Website fingerprinting enables a local eavesdropper to determine which websites a user is visiting over an encrypted connection. State-of-the-art website fingerprinting attacks have been shown to be effective even against Tor. Recently, lightweight website fingerprinting defenses for Tor have been proposed that substantially degrade existing attacks: WTF-PAD and Walkie-Talkie. In this talk, I will first describe Deep Fingerprinting (DF), a new website fingerprinting attack against Tor that leverages a type of deep learning called Convolutional Neural Networks (CNN) with a sophisticated architecture design. The DF attack attains over 98% accuracy on Tor traffic without defenses, better than all prior attacks, and it was the first attack to be effective against WTF-PAD with over 90% accuracy and Walkie-Talkie with 98% top-2 accuracy. The DF attack does, however, require large amounts of data to be downloaded and refreshed on a regular basis. To enable a flexible approach that does not require as much data, we developed Triplet Fingerprinting (TF), an attack that leverages a variant of transfer learning called triplet-loss learning. The TF attack shows how, with as few as five data samples per website, the adversary could effectively attack Tor.

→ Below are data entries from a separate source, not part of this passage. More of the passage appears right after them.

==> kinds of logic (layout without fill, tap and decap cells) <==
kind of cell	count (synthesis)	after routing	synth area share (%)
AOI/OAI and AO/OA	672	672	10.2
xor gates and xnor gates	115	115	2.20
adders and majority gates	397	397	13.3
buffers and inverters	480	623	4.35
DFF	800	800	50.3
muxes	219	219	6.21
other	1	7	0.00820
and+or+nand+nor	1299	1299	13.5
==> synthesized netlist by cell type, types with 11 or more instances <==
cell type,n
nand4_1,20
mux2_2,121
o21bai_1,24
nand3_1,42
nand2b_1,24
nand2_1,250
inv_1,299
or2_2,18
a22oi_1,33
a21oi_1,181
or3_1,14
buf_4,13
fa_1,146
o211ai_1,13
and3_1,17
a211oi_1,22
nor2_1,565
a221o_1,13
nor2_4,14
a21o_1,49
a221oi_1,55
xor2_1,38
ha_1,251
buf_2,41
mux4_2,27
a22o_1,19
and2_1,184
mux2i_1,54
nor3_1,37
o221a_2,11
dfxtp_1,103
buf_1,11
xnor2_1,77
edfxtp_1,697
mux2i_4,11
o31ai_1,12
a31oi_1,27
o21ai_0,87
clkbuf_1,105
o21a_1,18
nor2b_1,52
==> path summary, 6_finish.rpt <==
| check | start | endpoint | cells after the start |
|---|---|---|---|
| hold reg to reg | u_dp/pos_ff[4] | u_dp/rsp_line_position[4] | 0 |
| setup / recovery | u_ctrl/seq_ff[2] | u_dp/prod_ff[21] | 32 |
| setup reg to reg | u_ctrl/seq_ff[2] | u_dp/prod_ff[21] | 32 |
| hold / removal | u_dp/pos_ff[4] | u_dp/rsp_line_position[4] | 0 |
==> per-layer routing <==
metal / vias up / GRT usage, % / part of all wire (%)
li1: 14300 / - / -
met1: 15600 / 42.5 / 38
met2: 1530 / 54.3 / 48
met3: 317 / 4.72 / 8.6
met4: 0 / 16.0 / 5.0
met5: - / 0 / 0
## config.mk

```make
export PLATFORM = sky130hd
export DESIGN_NAME = key_prefix_length_encoder
export DESIGN_NICKNAME = d
export VERILOG_FILES = /design/src/sv/kple_pkg.sv /design/src/sv/kple_ram.sv /design/src/sv/kple_addr.sv /design/src/sv/kple_match.sv /design/src/sv/key_prefix_length_encoder.sv
export SDC_FILE = /design/constraint.sdc
export NUM_CORES = 2
export LEC_CHECK = 0
export BUFFER_PORTS_ARGS = -buffer_cell sky130_fd_sc_hd__buf_4
export CAP_MARGIN = 20
export CORE_ASPECT_RATIO = 0.9
export CORE_MARGIN = 2
export CORE_UTILIZATION = 60
export CTS_CLUSTER_DIAMETER = 200
export DETAILED_ROUTE_END_ITERATION = 16
export PLACE_DENSITY_LB_ADDON = 0.08
export SYNTH_ARGS = -nofsm -noshare
export SYNTH_HDL_FRONTEND = slang
export SYNTH_SLANG_ARGS = --single-unit
```

## constraint.sdc

```tcl
create_clock -name clk -period 5.7 [get_ports clk]
set_clock_uncertainty 0.05 [all_clocks]
set_input_delay 0.57 -clock clk [delete_from_list [all_inputs] [get_ports clk]]
set_output_delay 0.57 -clock clk [all_outputs]
set_load 0.05 [all_outputs]
```

## src/sv/kple_pkg.sv

```systemverilog
package kple_pkg;

  // Default depth of the previous-key store
  localparam int unsigned MAX_KEY_BYTES_DEF = 255;

  // Field widths
  localparam int unsigned BYTE_W = 8;
  localparam int unsigned PFX_W  = 8;
  localparam int unsigned KLEN_W = 12;
  localparam int unsigned SLEN_W = 8;

  // Key length saturation point
  localparam logic [KLEN_W-1:0] KLEN_SAT = 12'd4095;

  // Configuration register indexes
  localparam int unsigned CFG_ADDR_W = 1;
  localparam logic [CFG_ADDR_W-1:0] CFG_MIN_PREFIX = 1'd0;
  localparam logic [CFG_ADDR_W-1:0] CFG_UPDATE_GAP = 1'd1;

  // Reset values of the configuration registers
  localparam logic [PFX_W-1:0] MIN_PREFIX_RST = 8'd4;
  localparam logic [PFX_W-1:0] UPDATE_GAP_RST = 8'd10;

  // Byte handed from the address stage to the compare stage
  typedef struct packed {
    logic              valid;
    logic              last;
    logic              cmp_ok;
    logic [BYTE_W-1:0] key_byte;
    logic [KLEN_W-1:0] klen;
  } kple_byte_t;

endpackage

```

## src/sv/kple_ram.sv

```systemverilog
module kple_ram #(
  parameter int unsigned WIDTH = 8,
  parameter int unsigned DEPTH = 255
) (
  input  logic                     clk,
  input  logic                     we,
  input  logic [$clog2(DEPTH)-1:0] waddr,
  input  logic [WIDTH-1:0]         wdata,
  input  logic                     re,
  input  logic [$clog2(DEPTH)-1:0] raddr,
  output logic [WIDTH-1:0]         rdata
);

  logic [WIDTH-1:0] mem [DEPTH];
  logic [WIDTH-1:0] rdata_r;

  // Read-first: a read and a write to the same entry return the old data
  always_ff @(posedge clk) begin
    if (we) begin
      mem[waddr] <= wdata;
    end
    if (re) begin
      rdata_r <= mem[raddr];
    end
  end

  assign rdata = rdata_r;

endmodule

```

## src/sv/kple_addr.sv

```systemverilog
module kple_addr #(
  parameter int unsigned MAX_KEY_BYTES = kple_pkg::MAX_KEY_BYTES_DEF
) (
  input  logic                             clk,
  input  logic                             rst_n,
  input  logic                             accept,
  input  logic                             advance,
  input  logic [kple_pkg::BYTE_W-1:0]      key_byte,
  input  logic                             last_byte,
  output logic                             ram_we,
  output logic [$clog2(MAX_KEY_BYTES)-1:0] ram_addr,
  output logic [kple_pkg::BYTE_W-1:0]      ram_wdata,
  output kple_pkg::kple_byte_t             s1
);

  localparam int unsigned AW = $clog2(MAX_KEY_BYTES);
  localparam logic [kple_pkg::KLEN_W-1:0] MAX_IDX = kple_pkg::KLEN_W'(MAX_KEY_BYTES);

  logic [kple_pkg::KLEN_W-1:0] byte_index_r, byte_index_nxt;
  logic [kple_pkg::SLEN_W-1:0] stored_len_r, stored_len_nxt;
  kple_pkg::kple_byte_t        s1_r, s1_nxt;
  logic [kple_pkg::KLEN_W-1:0] klen;
  logic                        in_store;

  // Position of this byte, key length so far and store bound
  always_comb begin
    in_store = byte_index_r < MAX_IDX;
    klen = (byte_index_r >= kple_pkg::KLEN_SAT) ? kple_pkg::KLEN_SAT
                                                : byte_index_r + 1'b1;
  end

  // Read and overwrite the same entry of the previous key
  assign ram_we    = accept && in_store;
  assign ram_addr  = byte_index_r[AW-1:0];
  assign ram_wdata = key_byte;

  // Advance the byte position and the stored key length
  always_comb begin
    byte_index_nxt = byte_index_r;
    stored_len_nxt = stored_len_r;
    if (accept) begin
      if (last_byte) begin
        byte_index_nxt = '0;
        stored_len_nxt = (klen > MAX_IDX) ? kple_pkg::SLEN_W'(MAX_KEY_BYTES)
                                          : klen[kple_pkg::SLEN_W-1:0];
      end else begin
        byte_index_nxt = klen;
      end
    end
  end

  // Hand the byte to the compare stage, aligned with the read data
  always_comb begin
    s1_nxt = s1_r;
    if (advance) begin
      s1_nxt.valid    = accept;
      s1_nxt.last     = last_byte;
      s1_nxt.cmp_ok   = in_store &&
                        (byte_index_r < {{(kple_pkg::KLEN_W-kple_pkg::SLEN_W){1'b0}},
                                         stored_len_r});
      s1_nxt.key_byte = key_byte;
      s1_nxt.klen     = klen;
    end
  end

  always_ff @(posedge clk) begin
    if (!rst_n) begin
      byte_index_r <= '0;
      stored_len_r <= '0;
      s1_r         <= '0;
    end else begin
      byte_index_r <= byte_index_nxt;
      stored_len_r <= stored_len_nxt;
      s1_r         <= s1_nxt;
    end
  end

  assign s1 = s1_r;

endmodule

```

## src/sv/kple_match.sv

```systemverilog
module kple_match (
  input  logic                            clk,
  input  logic                            rst_n,
  input  kple_pkg::kple_byte_t            s1,
  input  logic [kple_pkg::BYTE_W-1:0]     rd_byte,
  input  logic [kple_pkg::PFX_W-1:0]      min_prefix,
  input  logic [kple_pkg::PFX_W-1:0]      update_gap,
  input  logic                            out_ready,
  output logic                            advance,
  output logic                            out_valid,
  output logic [kple_pkg::PFX_W-1:0]      prefix_len,
  output logic [kple_pkg::KLEN_W-1:0]     key_len
);

  logic [kple_pkg::PFX_W-1:0]  match_count_r, match_count_nxt;
  logic                        still_r, still_nxt;
  logic [kple_pkg::PFX_W-1:0]  prior_r, prior_nxt;
  logic                        out_valid_r, out_valid_nxt;
  logic [kple_pkg::PFX_W-1:0]  prefix_len_r, prefix_len_nxt;
  logic [kple_pkg::KLEN_W-1:0] key_len_r, key_len_nxt;
  logic [kple_pkg::PFX_W-1:0]  match_upd;
  logic                        still_upd;
  logic [kple_pkg::PFX_W:0]    prior_plus_gap;
  logic [kple_pkg::PFX_W-1:0]  pfx;
  logic                        emit;

  // Stall only when a finished key cannot leave for the output register
  assign advance = !(s1.valid && s1.last && out_valid_r && !out_ready);
  assign emit    = advance && s1.valid && s1.last;

  // Compare against the previous key's byte at the same position
  always_comb begin
    match_upd = match_count_r;
    still_upd = still_r;
    if (still_r && s1.cmp_ok && (rd_byte == s1.key_byte)) begin
      match_upd = match_count_r + 1'b1;
    end else begin
      still_upd = 1'b0;
    end
  end

  // Apply the minimum and the growth gap rules
  always_comb begin
    prior_plus_gap = {1'b0, prior_r} + {1'b0, update_gap};
    if (match_upd < min_prefix) begin
      pfx = '0;
    end else if ((prior_r != '0) && (match_upd > prior_r) &&
                 ({1'b0, match_upd} < prior_plus_gap)) begin
      pfx = prior_r;
    end else begin
      pfx = match_upd;
    end
  end

  // Update match state and load the output register
  always_comb begin
    match_count_nxt = match_count_r;
    still_nxt       = still_r;
    prior_nxt       = prior_r;
    out_valid_nxt   = out_valid_r && !out_ready;
    prefix_len_nxt  = prefix_len_r;
    key_len_nxt     = key_len_r;
    if (advance && s1.valid) begin
      if (s1.last) begin
        match_count_nxt = '0;
        still_nxt       = 1'b1;
        prior_nxt       = pfx;
      end else begin
        match_count_nxt = match_upd;
        still_nxt       = still_upd;
      end
    end
    if (emit) begin
      out_valid_nxt  = 1'b1;
      prefix_len_nxt = pfx;
      key_len_nxt    = s1.klen;
    end
  end

  always_ff @(posedge clk) begin
    if (!rst_n) begin
      match_count_r <= '0;
      still_r       <= 1'b1;
      prior_r       <= '0;
      out_valid_r   <= 1'b0;
    end else begin
      match_count_r <= match_count_nxt;
      still_r       <= still_nxt;
      prior_r       <= prior_nxt;
      out_valid_r   <= out_valid_nxt;
    end
  end

  // Payload needs no reset
  always_ff @(posedge clk) begin
    prefix_len_r <= prefix_len_nxt;
    key_len_r    <= key_len_nxt;
  end

  assign out_valid  = out_valid_r;
  assign prefix_len = prefix_len_r;
  assign key_len    = key_len_r;

endmodule

```

## src/sv/key_prefix_length_encoder.sv

```systemverilog
// Front-coding prefix length encoder for a stream of sorted keys.
// Input channel in_*: one key byte per transfer in in_tdata, in_tlast set on
// the final byte of each key. Keys are never empty.
// Result channel out_*: one transfer per key, carrying the prefix length
// shared with the previous key (after the minimum and growth-gap rules) and
// the key length, saturating at 4095.
// Configuration: cfg_we writes cfg_wdata into register cfg_addr
// (0 = min_prefix, 1 = update_gap); write only while the block is idle.
// Throughput: one byte per cycle while in_tready is high; each accepted byte
// reads its previous-key entry, which is overwritten in the same cycle if in
// the store (read-first). Results go via the s1 and output registers.
// Stalls: with out_tready low, bytes keep flowing until a finished key finds
// the output register still full; then in_tready drops until it drains.
// Reset: rst_n clears the byte position, stored length, match state and the
// previous prefix, and restores min_prefix = 4 and update_gap = 10. The
// key memory is not cleared; only entries already written are ever compared.
module key_prefix_length_encoder #(
  parameter int unsigned MAX_KEY_BYTES = kple_pkg::MAX_KEY_BYTES_DEF
) (
  input  logic                              clk,
  input  logic                              rst_n,
  input  logic                              in_tvalid,
  output logic                              in_tready,
  input  logic [7:0]                        in_tdata,  // [7:0] key_byte
  input  logic                              in_tlast,  // last_byte
  output logic                              out_tvalid,
  input  logic                              out_tready,
  output logic [23:0]                       out_tdata, // [7:0] prefix_len, [19:8] key_len
  input  logic                              cfg_we,
  input  logic [kple_pkg::CFG_ADDR_W-1:0]   cfg_addr,
  input  logic [kple_pkg::PFX_W-1:0]        cfg_wdata
);

  localparam int unsigned AW = $clog2(MAX_KEY_BYTES);

  logic [kple_pkg::PFX_W-1:0]  min_prefix_r, min_prefix_nxt;
  logic [kple_pkg::PFX_W-1:0]  update_gap_r, update_gap_nxt;
  logic                        advance;
  logic                        accept;
  logic                        ram_we;
  logic [AW-1:0]               ram_addr;
  logic [kple_pkg::BYTE_W-1:0] ram_wdata;
  logic [kple_pkg::BYTE_W-1:0] ram_rdata;
  kple_pkg::kple_byte_t        s1;
  logic [kple_pkg::PFX_W-1:0]  prefix_len;
  logic [kple_pkg::KLEN_W-1:0] key_len;

  // Configuration register writes
  always_comb begin
    min_prefix_nxt = min_prefix_r;
    update_gap_nxt = update_gap_r;
    if (cfg_we) begin
      unique case (cfg_addr)
        kple_pkg::CFG_MIN_PREFIX: min_prefix_nxt = cfg_wdata;
        kple_pkg::CFG_UPDATE_GAP: update_gap_nxt = cfg_wdata;
        default: ;
      endcase
    end
  end

  always_ff @(posedge clk) begin
    if (!rst_n) begin
      min_prefix_r <= kple_pkg::MIN_PREFIX_RST;
      update_gap_r <= kple_pkg::UPDATE_GAP_RST;
    end else begin
      min_prefix_r <= min_prefix_nxt;
      update_gap_r <= update_gap_nxt;
    end
  end

  assign in_tready = advance;
  assign accept    = in_tvalid && advance;

  kple_addr #(
    .MAX_KEY_BYTES(MAX_KEY_BYTES)
  ) u_addr (
    .clk       (clk),
    .rst_n     (rst_n),
    .accept    (accept),
    .advance   (advance),
    .key_byte  (in_tdata),
    .last_byte (in_tlast),
    .ram_we    (ram_we),
    .ram_addr  (ram_addr),
    .ram_wdata (ram_wdata),
    .s1        (s1)
  );

  kple_ram #(
    .WIDTH(kple_pkg::BYTE_W),
    .DEPTH(MAX_KEY_BYTES)
  ) u_key_ram (
    .clk   (clk),
    .we    (ram_we),
    .waddr (ram_addr),
    .wdata (ram_wdata),
    .re    (accept),
    .raddr (ram_addr),
    .rdata (ram_rdata)
  );

  kple_match u_match (
    .clk        (clk),
    .rst_n      (rst_n),
    .s1         (s1),
    .rd_byte    (ram_rdata),
    .min_prefix (min_prefix_r),
    .update_gap (update_gap_r),
    .out_ready  (out_tready),
    .advance    (advance),
    .out_valid  (out_tvalid),
    .prefix_len (prefix_len),
    .key_len    (key_len)
  );

  assign out_tdata = {4'b0000, key_len, prefix_len};

endmodule
```

==> results.txt <==
Status: completed
Worst Setup End Kind: register
Clock Path Buffers: 3
H-tree levels: 4
Flops & latches, synth: 2145
PD cells: 335 mW/mm^2
Layout Utilization: 66.9%
DP HPWL: 128000 um
Starting DRT DRC Count: 5756
WP data required: 6120 ps
Fmax: 0.221 GHz
Final worst slack: 1170 ps
Crit path arrival time: 4950 ps
Diodes inserted: 0
Die area: 0.143 sq mm
Starting Density: 60.3%
DIE WIDTH: 399 um
Clk pin slew, worst setup/hold paths: 60 ps
Fillers: 8922
R2R depth: 8
Core area: 0.139 sq mm
Final TNS setup: 0 ps
Synthesized cell area: 0.0841 sq mm
Global-route wire length before repair: 305000 um
Total length of routed met3 wires: 20600 um
Peak supply drop: 0.284 mV
DR pass1 iterations: 6
Pin count of the biggest net entering global routing: 151
Core Rows: 130
Root Buffer: clkbuf_16
Area Growth Syn to Fin: 10.9%
Capturing point of the worst reg2reg path: u_key_ram.rdata[4]$_DFFE_PP_
Global-route usage over all layers: 30.1%
Post-CTS repair timing setup buffer count: 0
CP endpoint: u_key_ram.rdata[4]$_DFFE_PP_
CTS buffer count: 203
Crit path launch type: register
Worst-Margin Slew: 1130 ps
Post-synth EDFFs: 2068
Leakage: 28.5 nW
Die Height: 359 um
Fin. max-slew vios: 0
Met1 wire length: 85000 um
DRC: 0
Highest Signal Layer: met4
Yosys warns: 0
Clk_lat worst skew: 810 ps
Final setup fails: 0
Rel. slew slack: 24.1%
Critical Path Source: u_addr.byte_index_r[0]$_SDFFE_PN0P_
Synth cell types: 68
Final nets: 4345
Critical R2R Launch: u_addr.byte_index_r[0]$_SDFFE_PN0P_
Sequential-to-total area share from yosys stat: 75.7%
CTS tree: yes
Pre-CTS WS: 1210 ps
Critical path class: register to register
Vias after detailed routing: 42700
RSZ-0062 raised after global routing: no
Antenna-violating nets left: 0
Final Hold Vio Count: 0
Port bufs: 44
Initial antenna violation count: 1
Share of layout cells above drive strength 1: 23.3%
Final Routed Wirelength: 213000 um
Synth Instances: 4116
Max Cap Viol: 0
Tmin final: 4530 ps
Fin crit share: 79.5%
Vias in the first global route: 41700
WL/cell: 33.8 um
Dpl cell area: 0.0869 sq mm
Sequential cell area: 0.0637 sq mm
Async SR Flop Fraction: 0%
Global route overflow: 0
Met2 WL: 99100 um
Vias/cell: 6.79
RePlAce Congestion: 0.884
Mean Syn Cell Area: 20.4 sq um
Hold Path Cell Cnt: 4
Post-synth top flop: edfxtp_1
Footprint of the multi-input gates: 0.0191 sq mm
CTS Sinks: 2145
Post-route cell area: 0.0933 sq mm
Worst R2R Setup Slack: 1170 ps
Worst-path maximum fanout: 62
Min-delay worst type: input port to register
I/O pin count: 49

Our findings highlight the need for effective defenses that protect against these new attacks and that could be deployed efficiently in Tor.

Prof. Shigang Chen

Oct. 24, 08:30 – 09:30

Title: Privacy in Data Collection and Sharing

Bio:

Dr. Shigang Chen is a professor with Department of Computer and Information Science and Engineering at University of Florida. He received his B.S. degree in computer science from University of Science and Technology of China in 1993. He received M.S. and Ph.D. degrees in computer science from University of Illinois at Urbana-Champaign in 1996 and 1999, respectively. After graduation, he had worked with Cisco Systems for three years before joining University of Florida in 2002. His research interests include Internet of things, big data, cybersecurity, RFID technologies, intelligent cyber-transportation systems, etc. He published over 200 peer-reviewed journal/conference papers. He received the NSF CAREER Award and several best paper awards. He holds 13 US patents, and many of them were used in software products. He served as an associate editor for IEEE Transactions on Mobile Computing,  IEEE/ACM Transactions on Networking and a number of other journals. He served in various chair positions or as committee members for numerous conferences. He holds the University of Florida Research Foundation Professorship and the University of Florida Term Professorship. He is a Fellow of IEEE and an ACM Distringuished Scientist.

Abstract:

In the era of big data and the Internet of things, the world has been experiencing an unprecedented growth in data availability and ever more sophisticated data analytic applications. However, technological advance in modern data collection and sharing comes with a societal price — in the loss of privacy. In this talk, we address the issue of privacy protection in big data and IoT. We present several promising privacy solutions under application contexts though they are applicable beyond those contexts: (1) For medical data sharing, we discuss multi-staged matrix masking algorithms to provide full privacy protection of medical data for its entire lifecycle in an effort for free global exchange of masked medical data with full statistical utility and provable patient privacy; (2) for cloud-based data storage, we introduce crypto structures and key management schemes that support guaranteed remote deletion of outsourced data; (3) for IoT security, we develop extremely light-weight ciphers and strongly-anonymous security protocols that support applications of smart tags and smart transportation systems to collect sophisticated transportation traffic data without violating drivers’ location privacy.